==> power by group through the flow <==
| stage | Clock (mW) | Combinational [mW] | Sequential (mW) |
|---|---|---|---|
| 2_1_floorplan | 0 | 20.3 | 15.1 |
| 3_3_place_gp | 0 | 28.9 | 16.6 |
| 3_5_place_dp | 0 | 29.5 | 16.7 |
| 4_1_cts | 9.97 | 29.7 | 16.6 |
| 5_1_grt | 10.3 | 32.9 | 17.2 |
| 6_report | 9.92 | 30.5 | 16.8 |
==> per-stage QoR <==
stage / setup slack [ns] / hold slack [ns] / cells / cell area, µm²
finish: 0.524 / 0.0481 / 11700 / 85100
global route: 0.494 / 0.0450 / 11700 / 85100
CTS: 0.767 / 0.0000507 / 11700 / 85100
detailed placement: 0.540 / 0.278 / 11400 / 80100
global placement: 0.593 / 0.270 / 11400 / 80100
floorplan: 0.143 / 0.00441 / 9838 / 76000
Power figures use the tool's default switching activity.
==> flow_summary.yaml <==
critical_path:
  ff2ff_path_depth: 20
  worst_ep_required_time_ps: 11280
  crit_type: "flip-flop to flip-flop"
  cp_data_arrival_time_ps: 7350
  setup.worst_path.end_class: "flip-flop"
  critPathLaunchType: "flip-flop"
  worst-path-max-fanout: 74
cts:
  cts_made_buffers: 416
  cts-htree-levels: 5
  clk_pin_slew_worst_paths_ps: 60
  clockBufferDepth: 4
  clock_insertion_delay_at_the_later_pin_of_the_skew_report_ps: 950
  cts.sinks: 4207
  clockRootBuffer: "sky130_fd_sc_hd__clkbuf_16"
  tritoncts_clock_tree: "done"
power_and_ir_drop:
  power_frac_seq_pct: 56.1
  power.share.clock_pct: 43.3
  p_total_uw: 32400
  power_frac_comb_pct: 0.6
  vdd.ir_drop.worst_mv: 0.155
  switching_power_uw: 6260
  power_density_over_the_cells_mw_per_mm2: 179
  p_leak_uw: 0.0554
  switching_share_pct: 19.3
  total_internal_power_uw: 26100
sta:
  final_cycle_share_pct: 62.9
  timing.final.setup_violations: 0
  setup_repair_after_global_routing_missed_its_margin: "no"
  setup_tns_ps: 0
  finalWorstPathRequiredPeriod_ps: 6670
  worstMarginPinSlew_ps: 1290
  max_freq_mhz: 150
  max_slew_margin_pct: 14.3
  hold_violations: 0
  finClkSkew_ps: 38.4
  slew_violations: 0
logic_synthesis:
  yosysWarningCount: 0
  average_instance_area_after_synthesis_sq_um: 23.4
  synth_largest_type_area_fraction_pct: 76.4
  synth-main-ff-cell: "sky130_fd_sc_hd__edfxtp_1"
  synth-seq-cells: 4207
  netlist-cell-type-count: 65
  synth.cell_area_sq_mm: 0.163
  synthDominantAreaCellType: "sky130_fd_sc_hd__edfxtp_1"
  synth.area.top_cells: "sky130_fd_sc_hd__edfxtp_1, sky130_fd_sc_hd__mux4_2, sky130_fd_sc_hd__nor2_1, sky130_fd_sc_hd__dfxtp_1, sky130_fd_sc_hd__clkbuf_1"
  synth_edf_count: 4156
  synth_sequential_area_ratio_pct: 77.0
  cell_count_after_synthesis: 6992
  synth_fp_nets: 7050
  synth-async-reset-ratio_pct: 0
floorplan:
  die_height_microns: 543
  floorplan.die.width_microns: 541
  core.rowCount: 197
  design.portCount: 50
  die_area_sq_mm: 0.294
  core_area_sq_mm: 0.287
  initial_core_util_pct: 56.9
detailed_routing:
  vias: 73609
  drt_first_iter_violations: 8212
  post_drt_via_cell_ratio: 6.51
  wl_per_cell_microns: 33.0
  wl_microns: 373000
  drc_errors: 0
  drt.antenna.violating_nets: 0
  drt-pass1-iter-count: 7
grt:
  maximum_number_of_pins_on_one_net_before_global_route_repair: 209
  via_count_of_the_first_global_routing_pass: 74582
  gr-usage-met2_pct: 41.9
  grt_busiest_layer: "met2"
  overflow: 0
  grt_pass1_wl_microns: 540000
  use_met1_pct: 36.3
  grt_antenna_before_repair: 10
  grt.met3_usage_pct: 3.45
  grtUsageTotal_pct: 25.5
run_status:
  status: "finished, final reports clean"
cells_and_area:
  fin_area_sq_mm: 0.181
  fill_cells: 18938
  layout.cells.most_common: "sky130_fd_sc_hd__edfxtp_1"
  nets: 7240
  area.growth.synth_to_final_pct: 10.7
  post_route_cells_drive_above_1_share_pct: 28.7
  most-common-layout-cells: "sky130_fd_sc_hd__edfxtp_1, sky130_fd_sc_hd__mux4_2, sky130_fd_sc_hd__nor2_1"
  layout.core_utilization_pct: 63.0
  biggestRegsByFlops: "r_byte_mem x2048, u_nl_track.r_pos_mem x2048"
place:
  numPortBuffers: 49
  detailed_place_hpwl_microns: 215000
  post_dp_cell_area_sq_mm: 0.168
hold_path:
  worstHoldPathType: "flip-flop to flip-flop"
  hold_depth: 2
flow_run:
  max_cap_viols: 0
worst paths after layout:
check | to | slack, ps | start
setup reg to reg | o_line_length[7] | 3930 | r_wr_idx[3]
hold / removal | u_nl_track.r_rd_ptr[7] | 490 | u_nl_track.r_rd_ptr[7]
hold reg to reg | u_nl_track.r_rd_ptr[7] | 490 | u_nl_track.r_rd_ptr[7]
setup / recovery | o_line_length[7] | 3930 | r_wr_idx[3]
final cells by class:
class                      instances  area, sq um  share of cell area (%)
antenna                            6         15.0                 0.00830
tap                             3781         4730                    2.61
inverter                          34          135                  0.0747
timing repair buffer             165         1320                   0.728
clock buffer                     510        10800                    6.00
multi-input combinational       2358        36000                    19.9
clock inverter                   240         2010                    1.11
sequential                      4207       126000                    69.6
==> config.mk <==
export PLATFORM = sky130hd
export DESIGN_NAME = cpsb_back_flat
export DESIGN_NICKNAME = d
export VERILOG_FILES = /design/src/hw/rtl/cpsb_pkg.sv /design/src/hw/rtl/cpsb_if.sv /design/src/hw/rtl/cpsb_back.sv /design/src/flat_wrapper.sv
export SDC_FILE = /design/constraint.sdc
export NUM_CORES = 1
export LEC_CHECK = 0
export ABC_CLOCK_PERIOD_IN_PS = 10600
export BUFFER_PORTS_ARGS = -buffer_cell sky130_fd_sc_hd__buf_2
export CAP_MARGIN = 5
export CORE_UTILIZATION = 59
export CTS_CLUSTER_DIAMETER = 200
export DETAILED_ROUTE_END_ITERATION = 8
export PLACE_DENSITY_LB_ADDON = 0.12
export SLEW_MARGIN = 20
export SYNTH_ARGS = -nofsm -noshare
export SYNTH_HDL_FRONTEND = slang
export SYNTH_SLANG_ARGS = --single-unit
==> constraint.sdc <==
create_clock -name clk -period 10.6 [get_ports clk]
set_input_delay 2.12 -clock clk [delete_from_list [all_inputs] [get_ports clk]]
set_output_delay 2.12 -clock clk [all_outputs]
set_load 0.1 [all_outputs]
------------
> [Work instruction]
From the records above, retype only the lines starting at the line that contains "drc_errors: 0" and ending at the line that contains "overflow: 0", both included.

> [Answer box]
  drc_errors: 0
  drt.antenna.violating_nets: 0
  drt-pass1-iter-count: 7
grt:
  maximum_number_of_pins_on_one_net_before_global_route_repair: 209
  via_count_of_the_first_global_routing_pass: 74582
  gr-usage-met2_pct: 41.9
  grt_busiest_layer: "met2"
  overflow: 0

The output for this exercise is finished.